START EXTRACTED RECORDS

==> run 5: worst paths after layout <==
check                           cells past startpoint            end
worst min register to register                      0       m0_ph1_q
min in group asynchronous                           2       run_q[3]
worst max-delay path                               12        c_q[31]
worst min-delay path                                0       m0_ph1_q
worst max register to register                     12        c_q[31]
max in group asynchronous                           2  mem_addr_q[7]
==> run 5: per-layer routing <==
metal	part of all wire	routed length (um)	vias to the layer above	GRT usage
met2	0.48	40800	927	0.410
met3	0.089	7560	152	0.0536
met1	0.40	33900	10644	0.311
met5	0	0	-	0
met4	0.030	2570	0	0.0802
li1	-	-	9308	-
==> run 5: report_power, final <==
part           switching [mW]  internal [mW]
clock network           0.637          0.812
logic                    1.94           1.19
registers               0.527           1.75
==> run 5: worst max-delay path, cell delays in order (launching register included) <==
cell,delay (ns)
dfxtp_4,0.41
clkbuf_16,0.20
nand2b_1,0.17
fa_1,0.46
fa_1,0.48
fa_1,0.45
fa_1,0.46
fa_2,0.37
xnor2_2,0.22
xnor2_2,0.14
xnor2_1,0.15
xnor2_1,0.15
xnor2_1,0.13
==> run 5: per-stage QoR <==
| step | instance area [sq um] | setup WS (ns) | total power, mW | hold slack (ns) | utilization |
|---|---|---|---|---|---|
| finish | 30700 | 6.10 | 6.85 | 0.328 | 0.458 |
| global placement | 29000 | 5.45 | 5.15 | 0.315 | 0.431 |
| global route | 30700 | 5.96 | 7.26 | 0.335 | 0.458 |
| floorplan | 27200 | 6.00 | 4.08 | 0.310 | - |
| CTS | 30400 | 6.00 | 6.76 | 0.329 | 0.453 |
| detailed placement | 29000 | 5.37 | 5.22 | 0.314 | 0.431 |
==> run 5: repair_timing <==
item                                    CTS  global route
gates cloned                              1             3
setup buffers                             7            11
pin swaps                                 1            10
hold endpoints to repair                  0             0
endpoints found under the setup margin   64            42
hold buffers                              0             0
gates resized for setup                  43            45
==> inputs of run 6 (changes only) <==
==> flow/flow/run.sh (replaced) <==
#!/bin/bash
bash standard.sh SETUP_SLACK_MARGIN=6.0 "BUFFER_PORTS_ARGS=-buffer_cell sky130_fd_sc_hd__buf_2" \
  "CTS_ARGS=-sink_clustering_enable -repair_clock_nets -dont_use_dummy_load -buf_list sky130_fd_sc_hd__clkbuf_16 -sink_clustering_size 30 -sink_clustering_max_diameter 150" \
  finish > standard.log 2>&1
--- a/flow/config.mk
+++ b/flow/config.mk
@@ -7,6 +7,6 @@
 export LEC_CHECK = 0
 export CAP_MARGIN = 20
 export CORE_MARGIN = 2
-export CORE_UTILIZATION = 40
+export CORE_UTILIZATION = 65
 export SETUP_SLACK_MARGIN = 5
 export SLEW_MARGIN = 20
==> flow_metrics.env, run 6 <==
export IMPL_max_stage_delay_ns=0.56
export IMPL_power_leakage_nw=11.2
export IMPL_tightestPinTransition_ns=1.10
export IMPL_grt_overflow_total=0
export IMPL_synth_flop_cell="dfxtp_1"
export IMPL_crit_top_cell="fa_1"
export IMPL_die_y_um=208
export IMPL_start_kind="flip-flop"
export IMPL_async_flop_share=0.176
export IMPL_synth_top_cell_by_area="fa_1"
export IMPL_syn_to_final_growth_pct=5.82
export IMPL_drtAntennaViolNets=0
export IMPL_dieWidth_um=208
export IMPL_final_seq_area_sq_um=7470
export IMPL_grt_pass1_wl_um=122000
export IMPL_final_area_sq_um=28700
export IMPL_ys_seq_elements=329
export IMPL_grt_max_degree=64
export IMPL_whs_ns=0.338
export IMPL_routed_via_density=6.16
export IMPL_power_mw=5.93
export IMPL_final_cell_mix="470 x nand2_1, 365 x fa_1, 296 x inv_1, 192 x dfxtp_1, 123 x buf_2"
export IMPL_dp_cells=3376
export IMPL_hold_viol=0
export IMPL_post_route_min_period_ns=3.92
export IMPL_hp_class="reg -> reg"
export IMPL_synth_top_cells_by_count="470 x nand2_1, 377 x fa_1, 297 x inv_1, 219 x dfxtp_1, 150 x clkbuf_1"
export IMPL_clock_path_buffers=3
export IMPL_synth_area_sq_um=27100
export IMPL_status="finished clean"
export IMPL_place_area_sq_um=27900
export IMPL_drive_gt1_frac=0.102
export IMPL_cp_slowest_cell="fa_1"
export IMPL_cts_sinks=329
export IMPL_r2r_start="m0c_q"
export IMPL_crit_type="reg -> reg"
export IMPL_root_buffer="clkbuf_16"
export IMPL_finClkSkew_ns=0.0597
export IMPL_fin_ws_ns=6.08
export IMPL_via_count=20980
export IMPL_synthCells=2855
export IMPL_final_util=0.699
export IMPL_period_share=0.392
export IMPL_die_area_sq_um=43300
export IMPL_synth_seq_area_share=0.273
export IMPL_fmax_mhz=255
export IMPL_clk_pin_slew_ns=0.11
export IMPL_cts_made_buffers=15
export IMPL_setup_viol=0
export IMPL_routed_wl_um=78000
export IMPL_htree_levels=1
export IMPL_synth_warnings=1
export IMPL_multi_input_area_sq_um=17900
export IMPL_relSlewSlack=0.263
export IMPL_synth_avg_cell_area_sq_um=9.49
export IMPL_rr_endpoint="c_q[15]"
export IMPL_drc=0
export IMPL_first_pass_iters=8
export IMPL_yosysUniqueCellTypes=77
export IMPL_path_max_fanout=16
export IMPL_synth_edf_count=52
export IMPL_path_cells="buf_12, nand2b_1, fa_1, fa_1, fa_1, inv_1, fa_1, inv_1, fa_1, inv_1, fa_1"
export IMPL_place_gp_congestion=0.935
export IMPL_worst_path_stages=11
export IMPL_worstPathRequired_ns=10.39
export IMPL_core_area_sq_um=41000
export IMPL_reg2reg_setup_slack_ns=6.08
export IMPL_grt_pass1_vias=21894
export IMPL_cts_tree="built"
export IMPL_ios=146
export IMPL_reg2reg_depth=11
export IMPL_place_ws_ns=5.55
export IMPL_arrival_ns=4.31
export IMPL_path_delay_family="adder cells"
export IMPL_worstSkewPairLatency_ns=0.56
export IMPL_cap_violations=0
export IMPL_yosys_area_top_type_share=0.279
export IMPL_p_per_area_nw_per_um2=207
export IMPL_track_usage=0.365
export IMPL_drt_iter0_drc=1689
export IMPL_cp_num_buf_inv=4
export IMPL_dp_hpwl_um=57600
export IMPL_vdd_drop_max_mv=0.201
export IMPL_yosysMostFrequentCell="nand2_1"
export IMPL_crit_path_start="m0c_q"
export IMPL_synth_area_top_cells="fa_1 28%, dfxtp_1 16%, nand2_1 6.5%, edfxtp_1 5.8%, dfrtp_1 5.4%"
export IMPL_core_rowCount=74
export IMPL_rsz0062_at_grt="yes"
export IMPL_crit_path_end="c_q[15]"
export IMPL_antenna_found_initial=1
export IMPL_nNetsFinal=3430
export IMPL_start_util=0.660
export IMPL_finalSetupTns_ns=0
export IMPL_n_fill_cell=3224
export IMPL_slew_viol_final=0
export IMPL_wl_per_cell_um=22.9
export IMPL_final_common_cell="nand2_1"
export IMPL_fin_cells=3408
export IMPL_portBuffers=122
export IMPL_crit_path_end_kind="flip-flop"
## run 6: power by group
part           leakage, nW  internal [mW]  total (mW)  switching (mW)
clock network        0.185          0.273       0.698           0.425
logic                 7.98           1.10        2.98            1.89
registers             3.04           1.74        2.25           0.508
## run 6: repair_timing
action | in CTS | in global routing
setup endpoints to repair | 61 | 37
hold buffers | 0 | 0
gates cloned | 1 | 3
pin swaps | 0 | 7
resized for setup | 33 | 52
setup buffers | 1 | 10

END EXTRACTED RECORDS

**EXERCISE DESCRIPTION:** In the listing above, find the line with "cell,delay (ns)" and the line with "bash standard.sh SETUP_SLACK_MARGIN=6.0", then print exactly those two lines and every line between them, and nothing more.

**FINAL ANSWER:**
cell,delay (ns)
dfxtp_4,0.41
clkbuf_16,0.20
nand2b_1,0.17
fa_1,0.46
fa_1,0.48
fa_1,0.45
fa_1,0.46
fa_2,0.37
xnor2_2,0.22
xnor2_2,0.14
xnor2_1,0.15
xnor2_1,0.15
xnor2_1,0.13
==> run 5: per-stage QoR <==
| step | instance area [sq um] | setup WS (ns) | total power, mW | hold slack (ns) | utilization |
|---|---|---|---|---|---|
| finish | 30700 | 6.10 | 6.85 | 0.328 | 0.458 |
| global placement | 29000 | 5.45 | 5.15 | 0.315 | 0.431 |
| global route | 30700 | 5.96 | 7.26 | 0.335 | 0.458 |
| floorplan | 27200 | 6.00 | 4.08 | 0.310 | - |
| CTS | 30400 | 6.00 | 6.76 | 0.329 | 0.453 |
| detailed placement | 29000 | 5.37 | 5.22 | 0.314 | 0.431 |
==> run 5: repair_timing <==
item                                    CTS  global route
gates cloned                              1             3
setup buffers                             7            11
pin swaps                                 1            10
hold endpoints to repair                  0             0
endpoints found under the setup margin   64            42
hold buffers                              0             0
gates resized for setup                  43            45
==> inputs of run 6 (changes only) <==
==> flow/flow/run.sh (replaced) <==
#!/bin/bash
bash standard.sh SETUP_SLACK_MARGIN=6.0 "BUFFER_PORTS_ARGS=-buffer_cell sky130_fd_sc_hd__buf_2" \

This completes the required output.